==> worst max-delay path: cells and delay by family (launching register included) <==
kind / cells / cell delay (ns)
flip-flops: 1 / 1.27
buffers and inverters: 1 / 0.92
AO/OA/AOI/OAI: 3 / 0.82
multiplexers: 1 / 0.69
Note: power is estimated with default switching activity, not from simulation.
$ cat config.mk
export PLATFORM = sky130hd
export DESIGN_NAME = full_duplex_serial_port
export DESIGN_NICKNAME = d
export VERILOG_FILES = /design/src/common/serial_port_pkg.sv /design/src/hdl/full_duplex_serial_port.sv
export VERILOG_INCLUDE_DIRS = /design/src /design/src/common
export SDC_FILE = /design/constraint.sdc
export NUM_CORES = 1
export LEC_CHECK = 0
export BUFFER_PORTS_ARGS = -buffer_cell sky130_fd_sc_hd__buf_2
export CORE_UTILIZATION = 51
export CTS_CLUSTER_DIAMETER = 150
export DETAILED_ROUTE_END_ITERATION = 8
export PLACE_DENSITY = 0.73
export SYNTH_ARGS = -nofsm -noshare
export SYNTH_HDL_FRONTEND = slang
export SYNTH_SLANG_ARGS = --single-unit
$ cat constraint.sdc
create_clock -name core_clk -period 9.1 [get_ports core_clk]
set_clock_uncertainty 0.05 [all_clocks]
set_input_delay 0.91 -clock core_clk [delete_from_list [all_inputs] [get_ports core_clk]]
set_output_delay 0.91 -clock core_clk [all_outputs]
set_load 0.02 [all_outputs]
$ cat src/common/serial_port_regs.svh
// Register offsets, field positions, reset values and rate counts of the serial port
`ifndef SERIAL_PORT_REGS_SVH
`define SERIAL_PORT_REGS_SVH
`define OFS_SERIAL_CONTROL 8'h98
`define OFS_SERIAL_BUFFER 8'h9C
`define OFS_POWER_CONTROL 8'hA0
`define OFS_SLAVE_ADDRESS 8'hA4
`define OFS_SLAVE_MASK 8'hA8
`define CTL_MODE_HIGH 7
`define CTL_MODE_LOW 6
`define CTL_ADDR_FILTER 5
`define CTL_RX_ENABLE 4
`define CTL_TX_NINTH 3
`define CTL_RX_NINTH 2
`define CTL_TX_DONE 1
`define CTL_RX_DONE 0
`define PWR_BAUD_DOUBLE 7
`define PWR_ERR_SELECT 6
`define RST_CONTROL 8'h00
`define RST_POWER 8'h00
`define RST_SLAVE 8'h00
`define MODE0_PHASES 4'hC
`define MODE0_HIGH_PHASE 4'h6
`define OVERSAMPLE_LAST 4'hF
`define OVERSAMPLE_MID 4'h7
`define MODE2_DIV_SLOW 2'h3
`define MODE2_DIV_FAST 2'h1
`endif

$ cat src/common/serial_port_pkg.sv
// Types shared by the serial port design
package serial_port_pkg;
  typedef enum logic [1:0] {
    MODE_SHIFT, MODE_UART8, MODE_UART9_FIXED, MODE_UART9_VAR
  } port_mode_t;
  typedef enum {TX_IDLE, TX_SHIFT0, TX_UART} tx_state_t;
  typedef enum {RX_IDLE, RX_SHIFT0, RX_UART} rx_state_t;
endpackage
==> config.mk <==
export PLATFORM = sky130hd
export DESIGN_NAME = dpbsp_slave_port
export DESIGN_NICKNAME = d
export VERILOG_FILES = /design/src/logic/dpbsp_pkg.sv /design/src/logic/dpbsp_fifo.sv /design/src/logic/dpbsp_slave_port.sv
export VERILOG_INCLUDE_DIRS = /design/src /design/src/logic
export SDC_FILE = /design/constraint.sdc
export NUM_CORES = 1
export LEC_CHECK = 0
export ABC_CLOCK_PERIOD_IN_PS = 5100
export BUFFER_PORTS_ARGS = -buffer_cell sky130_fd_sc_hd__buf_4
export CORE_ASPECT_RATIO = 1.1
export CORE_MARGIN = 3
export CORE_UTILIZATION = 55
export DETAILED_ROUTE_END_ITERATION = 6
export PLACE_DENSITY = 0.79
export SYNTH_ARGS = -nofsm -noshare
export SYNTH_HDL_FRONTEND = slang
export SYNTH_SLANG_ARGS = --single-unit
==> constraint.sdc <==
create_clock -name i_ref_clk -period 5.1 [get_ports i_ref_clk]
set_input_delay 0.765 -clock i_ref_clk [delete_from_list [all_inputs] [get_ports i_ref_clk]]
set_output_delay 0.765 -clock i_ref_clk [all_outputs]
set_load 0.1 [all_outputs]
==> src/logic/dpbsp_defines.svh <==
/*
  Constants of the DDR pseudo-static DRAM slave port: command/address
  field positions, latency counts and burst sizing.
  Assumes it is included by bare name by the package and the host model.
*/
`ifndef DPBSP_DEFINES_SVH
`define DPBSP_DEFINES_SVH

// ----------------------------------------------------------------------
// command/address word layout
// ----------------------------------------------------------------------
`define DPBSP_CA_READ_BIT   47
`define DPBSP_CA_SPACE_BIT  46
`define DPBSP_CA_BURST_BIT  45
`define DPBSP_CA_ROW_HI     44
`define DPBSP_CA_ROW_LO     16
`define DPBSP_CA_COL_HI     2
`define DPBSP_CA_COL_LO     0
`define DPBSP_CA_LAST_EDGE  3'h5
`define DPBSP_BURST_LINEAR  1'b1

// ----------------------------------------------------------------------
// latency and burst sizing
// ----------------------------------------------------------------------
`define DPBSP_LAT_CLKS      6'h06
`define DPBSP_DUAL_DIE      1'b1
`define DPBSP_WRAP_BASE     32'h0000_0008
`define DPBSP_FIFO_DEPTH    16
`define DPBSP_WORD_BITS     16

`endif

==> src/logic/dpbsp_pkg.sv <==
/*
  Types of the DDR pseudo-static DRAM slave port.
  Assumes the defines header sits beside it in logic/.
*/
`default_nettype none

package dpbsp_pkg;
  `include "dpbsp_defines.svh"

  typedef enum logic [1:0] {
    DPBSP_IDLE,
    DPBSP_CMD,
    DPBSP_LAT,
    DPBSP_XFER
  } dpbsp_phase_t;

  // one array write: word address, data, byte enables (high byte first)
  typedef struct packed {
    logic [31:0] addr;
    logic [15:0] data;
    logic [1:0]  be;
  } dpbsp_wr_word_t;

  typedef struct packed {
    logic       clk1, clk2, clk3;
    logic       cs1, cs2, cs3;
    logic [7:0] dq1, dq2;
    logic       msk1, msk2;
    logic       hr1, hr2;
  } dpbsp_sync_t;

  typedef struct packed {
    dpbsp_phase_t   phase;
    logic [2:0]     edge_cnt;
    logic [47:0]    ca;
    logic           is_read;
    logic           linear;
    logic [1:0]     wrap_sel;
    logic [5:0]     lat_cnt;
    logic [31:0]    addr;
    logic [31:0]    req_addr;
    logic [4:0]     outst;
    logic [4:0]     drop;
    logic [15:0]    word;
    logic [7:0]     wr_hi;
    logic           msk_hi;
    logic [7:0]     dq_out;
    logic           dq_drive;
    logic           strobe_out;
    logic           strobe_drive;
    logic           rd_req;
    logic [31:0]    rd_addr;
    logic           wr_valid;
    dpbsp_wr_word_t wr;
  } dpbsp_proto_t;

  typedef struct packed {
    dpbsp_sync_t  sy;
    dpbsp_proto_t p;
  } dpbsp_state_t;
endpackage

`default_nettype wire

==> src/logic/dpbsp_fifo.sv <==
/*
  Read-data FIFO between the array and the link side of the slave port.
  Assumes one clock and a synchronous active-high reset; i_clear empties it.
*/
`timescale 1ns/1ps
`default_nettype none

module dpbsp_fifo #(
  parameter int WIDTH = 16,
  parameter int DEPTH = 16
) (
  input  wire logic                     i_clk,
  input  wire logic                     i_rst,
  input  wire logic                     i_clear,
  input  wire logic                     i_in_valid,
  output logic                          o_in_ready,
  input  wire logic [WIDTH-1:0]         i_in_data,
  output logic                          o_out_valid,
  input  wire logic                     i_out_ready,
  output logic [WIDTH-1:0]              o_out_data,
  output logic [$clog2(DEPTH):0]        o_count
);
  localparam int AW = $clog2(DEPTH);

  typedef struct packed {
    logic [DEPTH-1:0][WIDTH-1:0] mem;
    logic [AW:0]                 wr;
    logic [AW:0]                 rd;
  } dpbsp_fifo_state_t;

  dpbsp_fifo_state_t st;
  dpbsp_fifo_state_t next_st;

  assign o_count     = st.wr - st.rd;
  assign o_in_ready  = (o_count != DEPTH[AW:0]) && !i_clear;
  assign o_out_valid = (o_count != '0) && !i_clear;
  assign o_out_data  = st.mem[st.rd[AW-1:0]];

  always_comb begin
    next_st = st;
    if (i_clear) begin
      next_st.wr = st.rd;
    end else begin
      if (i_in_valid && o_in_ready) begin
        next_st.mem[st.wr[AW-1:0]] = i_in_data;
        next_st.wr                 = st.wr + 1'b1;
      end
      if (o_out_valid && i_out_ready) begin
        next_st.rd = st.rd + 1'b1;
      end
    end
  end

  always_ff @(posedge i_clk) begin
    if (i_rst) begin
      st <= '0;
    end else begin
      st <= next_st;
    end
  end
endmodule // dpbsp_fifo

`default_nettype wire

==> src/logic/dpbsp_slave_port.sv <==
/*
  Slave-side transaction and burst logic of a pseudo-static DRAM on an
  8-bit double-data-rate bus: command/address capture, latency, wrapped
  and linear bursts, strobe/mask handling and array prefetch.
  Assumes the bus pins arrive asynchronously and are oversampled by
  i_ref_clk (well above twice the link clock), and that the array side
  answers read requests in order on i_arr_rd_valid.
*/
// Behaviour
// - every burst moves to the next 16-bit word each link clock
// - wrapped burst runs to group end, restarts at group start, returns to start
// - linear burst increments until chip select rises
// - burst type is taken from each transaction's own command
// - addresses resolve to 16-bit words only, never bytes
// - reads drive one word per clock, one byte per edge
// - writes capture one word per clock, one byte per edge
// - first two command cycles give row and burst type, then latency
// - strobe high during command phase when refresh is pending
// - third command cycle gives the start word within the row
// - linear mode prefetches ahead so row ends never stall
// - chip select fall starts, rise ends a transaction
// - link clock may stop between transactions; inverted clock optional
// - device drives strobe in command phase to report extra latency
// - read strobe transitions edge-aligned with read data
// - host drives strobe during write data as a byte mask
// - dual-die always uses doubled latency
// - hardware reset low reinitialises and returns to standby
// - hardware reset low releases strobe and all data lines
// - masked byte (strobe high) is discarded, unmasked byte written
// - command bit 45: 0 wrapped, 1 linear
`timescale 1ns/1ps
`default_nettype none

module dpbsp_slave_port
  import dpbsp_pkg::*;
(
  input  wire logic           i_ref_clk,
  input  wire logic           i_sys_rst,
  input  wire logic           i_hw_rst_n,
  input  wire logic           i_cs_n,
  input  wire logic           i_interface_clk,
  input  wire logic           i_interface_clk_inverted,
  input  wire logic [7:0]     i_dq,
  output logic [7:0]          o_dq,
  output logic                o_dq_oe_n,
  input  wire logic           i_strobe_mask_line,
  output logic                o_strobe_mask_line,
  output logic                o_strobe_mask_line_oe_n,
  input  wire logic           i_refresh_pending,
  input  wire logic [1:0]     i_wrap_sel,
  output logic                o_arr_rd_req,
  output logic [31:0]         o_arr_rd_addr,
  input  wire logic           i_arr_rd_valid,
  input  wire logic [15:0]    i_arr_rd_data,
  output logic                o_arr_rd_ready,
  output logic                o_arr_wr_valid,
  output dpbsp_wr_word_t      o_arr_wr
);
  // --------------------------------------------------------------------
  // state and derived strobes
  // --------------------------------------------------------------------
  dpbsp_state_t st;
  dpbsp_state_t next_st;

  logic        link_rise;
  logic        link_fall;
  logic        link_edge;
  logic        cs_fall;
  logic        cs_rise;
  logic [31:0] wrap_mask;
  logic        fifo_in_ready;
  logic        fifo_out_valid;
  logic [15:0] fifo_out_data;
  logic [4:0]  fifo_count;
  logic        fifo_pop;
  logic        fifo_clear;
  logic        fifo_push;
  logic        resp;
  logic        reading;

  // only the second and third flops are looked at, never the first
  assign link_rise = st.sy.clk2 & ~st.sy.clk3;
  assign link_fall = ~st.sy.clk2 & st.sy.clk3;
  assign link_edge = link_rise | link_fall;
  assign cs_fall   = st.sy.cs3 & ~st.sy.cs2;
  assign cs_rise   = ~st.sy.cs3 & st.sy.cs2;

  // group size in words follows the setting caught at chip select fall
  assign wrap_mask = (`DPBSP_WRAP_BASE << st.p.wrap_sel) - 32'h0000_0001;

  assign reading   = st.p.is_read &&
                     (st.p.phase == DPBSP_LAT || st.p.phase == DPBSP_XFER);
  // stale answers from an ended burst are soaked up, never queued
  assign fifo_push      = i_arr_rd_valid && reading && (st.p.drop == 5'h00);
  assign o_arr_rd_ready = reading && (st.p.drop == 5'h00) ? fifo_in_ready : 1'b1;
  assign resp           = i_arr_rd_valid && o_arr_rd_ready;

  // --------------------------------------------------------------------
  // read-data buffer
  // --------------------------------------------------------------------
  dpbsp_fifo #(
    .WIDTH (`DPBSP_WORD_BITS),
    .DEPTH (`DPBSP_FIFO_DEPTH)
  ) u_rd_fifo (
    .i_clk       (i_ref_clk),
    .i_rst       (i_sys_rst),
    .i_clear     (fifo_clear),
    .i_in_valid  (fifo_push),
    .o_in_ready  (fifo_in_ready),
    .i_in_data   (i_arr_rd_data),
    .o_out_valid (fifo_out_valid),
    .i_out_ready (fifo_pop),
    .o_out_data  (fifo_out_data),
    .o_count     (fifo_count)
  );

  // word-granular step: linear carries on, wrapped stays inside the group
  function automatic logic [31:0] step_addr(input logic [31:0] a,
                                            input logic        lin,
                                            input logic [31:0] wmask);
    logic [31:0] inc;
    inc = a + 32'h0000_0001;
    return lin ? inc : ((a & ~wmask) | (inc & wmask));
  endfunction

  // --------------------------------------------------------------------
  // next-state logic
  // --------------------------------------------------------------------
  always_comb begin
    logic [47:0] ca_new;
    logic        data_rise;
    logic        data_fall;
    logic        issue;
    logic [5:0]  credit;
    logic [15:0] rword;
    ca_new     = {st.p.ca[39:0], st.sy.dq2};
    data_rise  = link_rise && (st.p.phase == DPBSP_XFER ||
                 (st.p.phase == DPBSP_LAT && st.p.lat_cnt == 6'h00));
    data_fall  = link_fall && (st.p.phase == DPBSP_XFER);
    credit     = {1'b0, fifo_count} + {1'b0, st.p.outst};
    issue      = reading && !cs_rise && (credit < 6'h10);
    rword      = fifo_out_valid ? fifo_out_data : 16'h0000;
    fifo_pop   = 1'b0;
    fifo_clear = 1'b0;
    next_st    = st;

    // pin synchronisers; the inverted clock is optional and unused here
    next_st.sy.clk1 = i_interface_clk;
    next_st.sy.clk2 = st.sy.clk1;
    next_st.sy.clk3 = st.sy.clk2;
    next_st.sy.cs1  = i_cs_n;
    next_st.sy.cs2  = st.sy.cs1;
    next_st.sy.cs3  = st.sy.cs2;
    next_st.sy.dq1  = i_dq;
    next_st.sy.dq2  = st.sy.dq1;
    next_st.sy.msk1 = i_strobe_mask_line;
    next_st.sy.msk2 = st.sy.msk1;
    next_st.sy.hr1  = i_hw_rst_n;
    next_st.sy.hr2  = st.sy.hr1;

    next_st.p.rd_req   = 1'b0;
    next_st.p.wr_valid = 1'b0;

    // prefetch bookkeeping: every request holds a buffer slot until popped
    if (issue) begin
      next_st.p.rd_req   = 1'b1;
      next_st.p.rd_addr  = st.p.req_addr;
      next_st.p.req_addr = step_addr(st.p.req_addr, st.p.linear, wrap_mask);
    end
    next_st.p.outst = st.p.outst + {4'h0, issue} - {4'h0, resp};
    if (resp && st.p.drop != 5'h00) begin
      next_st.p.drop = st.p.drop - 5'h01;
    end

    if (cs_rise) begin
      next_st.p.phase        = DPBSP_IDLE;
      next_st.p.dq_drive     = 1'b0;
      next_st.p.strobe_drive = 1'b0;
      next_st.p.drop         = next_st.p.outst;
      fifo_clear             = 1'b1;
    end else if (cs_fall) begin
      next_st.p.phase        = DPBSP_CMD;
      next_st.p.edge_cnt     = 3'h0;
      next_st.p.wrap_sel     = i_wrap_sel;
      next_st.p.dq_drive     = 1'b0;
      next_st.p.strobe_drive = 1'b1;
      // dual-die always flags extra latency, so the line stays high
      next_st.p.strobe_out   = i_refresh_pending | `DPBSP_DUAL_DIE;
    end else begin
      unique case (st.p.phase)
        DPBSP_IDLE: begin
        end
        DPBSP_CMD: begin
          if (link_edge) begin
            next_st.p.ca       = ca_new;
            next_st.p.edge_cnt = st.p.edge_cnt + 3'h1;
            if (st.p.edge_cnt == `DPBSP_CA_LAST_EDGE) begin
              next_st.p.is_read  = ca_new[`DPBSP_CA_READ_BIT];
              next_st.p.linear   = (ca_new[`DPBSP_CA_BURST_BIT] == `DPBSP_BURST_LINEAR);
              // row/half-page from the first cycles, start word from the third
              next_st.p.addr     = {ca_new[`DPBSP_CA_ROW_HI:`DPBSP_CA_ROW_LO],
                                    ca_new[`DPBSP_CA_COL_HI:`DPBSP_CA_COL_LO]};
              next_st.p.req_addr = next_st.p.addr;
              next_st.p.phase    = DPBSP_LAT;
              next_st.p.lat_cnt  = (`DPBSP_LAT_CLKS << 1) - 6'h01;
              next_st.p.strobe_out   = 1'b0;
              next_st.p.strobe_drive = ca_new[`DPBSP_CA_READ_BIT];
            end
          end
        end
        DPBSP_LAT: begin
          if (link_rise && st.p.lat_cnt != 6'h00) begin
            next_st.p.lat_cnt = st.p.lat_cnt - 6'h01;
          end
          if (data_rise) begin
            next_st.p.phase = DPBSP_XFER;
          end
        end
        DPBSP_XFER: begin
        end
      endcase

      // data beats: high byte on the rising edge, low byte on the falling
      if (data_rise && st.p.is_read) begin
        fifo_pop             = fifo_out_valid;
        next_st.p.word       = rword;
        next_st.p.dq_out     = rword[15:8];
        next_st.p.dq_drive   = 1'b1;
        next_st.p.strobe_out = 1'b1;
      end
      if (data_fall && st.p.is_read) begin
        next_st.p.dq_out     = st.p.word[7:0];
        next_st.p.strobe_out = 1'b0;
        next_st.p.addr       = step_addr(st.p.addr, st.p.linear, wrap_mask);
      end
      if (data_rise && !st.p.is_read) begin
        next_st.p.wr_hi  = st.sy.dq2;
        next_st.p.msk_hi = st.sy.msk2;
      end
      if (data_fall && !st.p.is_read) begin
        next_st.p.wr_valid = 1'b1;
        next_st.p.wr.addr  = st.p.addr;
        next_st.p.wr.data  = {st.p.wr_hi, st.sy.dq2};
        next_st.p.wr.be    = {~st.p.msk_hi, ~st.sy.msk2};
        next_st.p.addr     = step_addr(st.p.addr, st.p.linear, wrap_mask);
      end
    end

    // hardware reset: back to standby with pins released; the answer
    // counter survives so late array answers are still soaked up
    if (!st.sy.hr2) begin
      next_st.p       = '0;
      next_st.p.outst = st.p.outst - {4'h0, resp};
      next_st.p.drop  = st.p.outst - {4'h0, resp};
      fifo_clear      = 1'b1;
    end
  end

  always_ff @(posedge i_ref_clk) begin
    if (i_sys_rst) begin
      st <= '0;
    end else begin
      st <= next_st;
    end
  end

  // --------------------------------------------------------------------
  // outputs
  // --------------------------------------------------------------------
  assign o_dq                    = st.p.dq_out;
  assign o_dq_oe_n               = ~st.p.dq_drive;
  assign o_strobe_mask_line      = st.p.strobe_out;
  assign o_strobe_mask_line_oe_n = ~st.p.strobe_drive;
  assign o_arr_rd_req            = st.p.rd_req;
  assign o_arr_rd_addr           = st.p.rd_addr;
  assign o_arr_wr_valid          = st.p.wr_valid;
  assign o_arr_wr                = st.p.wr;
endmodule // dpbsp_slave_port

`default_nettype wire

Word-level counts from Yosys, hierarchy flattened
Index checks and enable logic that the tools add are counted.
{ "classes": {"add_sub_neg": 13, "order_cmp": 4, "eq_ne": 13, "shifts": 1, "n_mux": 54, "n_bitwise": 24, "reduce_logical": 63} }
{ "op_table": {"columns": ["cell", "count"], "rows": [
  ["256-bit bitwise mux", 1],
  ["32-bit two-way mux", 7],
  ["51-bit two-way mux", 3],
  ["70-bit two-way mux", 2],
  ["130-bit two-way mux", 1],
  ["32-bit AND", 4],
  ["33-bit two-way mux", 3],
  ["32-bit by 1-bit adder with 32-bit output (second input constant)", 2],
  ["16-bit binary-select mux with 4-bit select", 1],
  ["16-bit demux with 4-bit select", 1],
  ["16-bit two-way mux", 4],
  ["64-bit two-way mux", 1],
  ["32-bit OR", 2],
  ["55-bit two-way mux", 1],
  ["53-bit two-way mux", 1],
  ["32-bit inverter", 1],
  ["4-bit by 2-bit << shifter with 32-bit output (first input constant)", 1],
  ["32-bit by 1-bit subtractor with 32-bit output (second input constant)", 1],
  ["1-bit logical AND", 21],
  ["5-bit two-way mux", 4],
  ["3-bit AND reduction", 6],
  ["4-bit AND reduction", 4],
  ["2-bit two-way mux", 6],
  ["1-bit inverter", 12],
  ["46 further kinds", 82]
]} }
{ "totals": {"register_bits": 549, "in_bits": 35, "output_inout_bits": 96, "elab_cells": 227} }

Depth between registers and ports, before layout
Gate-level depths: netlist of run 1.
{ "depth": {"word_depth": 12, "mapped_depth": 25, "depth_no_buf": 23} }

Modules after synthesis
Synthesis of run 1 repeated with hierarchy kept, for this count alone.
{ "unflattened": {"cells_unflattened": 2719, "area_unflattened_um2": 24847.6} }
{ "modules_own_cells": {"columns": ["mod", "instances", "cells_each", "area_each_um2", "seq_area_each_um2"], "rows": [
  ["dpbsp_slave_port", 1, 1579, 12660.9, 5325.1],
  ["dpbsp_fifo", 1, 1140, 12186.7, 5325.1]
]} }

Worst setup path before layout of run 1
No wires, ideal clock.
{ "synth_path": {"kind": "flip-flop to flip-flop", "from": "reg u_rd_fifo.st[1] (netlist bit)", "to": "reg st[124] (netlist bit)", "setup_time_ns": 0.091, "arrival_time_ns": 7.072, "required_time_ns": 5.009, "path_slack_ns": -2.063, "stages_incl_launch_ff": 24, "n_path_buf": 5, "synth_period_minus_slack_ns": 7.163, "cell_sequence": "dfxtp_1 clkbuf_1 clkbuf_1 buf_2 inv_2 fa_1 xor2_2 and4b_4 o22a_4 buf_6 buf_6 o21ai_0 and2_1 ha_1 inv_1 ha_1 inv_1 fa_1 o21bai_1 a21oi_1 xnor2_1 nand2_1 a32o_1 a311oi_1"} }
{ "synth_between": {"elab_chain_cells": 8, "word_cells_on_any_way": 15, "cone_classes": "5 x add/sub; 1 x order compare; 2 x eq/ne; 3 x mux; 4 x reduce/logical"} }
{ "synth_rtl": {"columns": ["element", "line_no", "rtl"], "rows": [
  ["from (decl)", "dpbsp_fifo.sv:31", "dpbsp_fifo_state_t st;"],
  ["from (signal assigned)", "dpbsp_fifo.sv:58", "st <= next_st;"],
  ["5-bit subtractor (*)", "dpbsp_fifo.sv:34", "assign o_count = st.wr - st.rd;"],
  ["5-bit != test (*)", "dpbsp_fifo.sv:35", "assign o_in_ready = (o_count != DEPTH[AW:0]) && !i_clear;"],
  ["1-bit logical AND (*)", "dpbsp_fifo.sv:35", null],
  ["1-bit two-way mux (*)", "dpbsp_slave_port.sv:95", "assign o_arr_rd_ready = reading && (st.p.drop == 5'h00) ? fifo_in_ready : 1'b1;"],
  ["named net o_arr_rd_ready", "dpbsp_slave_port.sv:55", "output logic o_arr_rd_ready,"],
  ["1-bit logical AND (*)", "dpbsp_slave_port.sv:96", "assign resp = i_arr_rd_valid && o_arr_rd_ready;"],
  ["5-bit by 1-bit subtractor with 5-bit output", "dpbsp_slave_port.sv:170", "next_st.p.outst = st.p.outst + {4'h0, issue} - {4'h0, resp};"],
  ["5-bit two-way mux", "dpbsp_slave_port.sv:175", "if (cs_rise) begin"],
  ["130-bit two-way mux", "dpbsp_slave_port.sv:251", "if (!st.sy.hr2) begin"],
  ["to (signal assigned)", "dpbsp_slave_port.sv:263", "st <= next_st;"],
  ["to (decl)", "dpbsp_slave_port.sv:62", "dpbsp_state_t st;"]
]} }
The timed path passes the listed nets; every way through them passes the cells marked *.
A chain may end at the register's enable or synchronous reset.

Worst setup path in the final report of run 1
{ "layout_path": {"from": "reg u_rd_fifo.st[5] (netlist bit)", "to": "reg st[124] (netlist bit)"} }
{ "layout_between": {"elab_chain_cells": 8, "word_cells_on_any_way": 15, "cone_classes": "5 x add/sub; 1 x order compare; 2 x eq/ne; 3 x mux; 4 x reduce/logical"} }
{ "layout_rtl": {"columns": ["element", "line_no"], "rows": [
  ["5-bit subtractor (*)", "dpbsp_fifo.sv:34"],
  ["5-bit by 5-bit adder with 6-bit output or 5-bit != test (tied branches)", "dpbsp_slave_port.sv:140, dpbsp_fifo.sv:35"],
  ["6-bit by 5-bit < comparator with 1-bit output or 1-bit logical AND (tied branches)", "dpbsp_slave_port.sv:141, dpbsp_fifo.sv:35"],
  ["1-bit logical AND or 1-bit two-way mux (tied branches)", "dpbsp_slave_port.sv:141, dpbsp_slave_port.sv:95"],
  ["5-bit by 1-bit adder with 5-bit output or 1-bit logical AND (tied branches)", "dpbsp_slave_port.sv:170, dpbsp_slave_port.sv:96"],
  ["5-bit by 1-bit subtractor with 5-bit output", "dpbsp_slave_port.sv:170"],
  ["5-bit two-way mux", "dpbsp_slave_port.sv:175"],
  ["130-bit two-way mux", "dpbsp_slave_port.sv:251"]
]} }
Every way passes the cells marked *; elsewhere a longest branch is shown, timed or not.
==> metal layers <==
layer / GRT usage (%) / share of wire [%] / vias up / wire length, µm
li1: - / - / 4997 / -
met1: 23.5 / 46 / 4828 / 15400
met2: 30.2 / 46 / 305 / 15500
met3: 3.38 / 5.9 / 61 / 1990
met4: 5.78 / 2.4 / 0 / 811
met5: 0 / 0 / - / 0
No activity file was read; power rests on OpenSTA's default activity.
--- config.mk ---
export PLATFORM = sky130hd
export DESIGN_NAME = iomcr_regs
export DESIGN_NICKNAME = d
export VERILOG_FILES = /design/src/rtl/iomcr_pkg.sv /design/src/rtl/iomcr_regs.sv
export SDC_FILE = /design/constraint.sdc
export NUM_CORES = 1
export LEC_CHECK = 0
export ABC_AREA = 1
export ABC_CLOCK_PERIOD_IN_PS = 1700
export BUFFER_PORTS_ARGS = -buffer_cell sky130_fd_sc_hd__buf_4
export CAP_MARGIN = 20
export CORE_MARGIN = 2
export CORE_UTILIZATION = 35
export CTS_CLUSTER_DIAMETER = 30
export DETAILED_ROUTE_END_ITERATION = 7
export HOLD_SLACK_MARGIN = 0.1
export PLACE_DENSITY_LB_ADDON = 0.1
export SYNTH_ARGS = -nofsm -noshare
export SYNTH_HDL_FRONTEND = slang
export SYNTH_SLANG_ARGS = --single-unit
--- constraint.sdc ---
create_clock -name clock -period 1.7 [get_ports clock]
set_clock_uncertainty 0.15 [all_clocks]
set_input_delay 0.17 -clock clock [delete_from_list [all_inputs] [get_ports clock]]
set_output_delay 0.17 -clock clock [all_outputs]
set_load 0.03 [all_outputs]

**The task**
Count, in the data above, the lines that hold "reduction". Return only that count.

**Exercise solution**
2